PROMPT: In the entries below, how many lines contain the word "NREQ"? State the number and nothing more.

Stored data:
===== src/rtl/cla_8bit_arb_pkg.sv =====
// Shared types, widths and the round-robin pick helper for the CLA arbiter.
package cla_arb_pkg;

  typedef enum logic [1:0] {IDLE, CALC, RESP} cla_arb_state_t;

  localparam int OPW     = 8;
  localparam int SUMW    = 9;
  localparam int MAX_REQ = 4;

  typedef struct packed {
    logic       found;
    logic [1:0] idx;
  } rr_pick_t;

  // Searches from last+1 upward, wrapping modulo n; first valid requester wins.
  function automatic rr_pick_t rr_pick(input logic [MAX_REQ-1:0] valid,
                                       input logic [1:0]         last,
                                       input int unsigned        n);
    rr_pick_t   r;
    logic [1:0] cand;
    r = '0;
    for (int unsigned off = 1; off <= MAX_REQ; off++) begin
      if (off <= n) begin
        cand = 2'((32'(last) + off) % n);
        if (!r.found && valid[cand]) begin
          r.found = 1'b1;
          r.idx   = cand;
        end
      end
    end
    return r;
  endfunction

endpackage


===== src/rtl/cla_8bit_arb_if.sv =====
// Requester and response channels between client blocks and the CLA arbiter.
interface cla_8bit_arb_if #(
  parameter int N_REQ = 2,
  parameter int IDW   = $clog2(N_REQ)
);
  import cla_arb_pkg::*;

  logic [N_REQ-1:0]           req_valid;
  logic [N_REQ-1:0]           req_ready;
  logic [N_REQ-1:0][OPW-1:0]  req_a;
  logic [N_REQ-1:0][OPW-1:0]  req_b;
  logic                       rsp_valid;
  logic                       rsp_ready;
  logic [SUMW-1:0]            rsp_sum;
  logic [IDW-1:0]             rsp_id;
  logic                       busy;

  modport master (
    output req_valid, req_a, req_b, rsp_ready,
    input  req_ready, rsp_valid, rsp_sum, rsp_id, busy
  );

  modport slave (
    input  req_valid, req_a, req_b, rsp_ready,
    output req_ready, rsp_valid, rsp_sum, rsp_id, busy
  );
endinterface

---

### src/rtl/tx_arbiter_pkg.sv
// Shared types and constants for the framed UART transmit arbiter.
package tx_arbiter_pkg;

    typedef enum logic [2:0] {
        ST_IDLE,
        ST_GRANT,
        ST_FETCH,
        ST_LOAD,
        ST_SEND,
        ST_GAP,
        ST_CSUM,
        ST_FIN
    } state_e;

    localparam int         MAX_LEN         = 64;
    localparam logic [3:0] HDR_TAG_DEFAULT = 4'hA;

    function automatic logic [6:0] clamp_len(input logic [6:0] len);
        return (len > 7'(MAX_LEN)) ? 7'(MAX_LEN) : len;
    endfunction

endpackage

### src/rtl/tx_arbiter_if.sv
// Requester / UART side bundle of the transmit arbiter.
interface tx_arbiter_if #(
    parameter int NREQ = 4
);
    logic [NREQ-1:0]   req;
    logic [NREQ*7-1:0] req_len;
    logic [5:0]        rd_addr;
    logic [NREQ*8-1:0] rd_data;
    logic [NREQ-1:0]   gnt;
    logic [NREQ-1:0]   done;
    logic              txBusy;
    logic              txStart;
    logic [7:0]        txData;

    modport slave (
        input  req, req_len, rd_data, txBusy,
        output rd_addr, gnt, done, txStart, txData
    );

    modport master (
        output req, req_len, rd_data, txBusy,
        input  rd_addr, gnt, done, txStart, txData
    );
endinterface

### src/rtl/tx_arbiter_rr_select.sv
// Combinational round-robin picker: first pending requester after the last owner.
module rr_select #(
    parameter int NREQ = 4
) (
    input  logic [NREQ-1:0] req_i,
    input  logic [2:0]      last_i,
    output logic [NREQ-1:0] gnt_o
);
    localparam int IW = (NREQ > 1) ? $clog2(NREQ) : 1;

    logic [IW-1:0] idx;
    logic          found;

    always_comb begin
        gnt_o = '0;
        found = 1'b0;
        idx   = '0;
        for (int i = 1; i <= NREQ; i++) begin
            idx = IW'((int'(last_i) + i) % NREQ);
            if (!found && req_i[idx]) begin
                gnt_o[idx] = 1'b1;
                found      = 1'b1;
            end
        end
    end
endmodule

SOLUTION FOR THIS PROBLEM: 12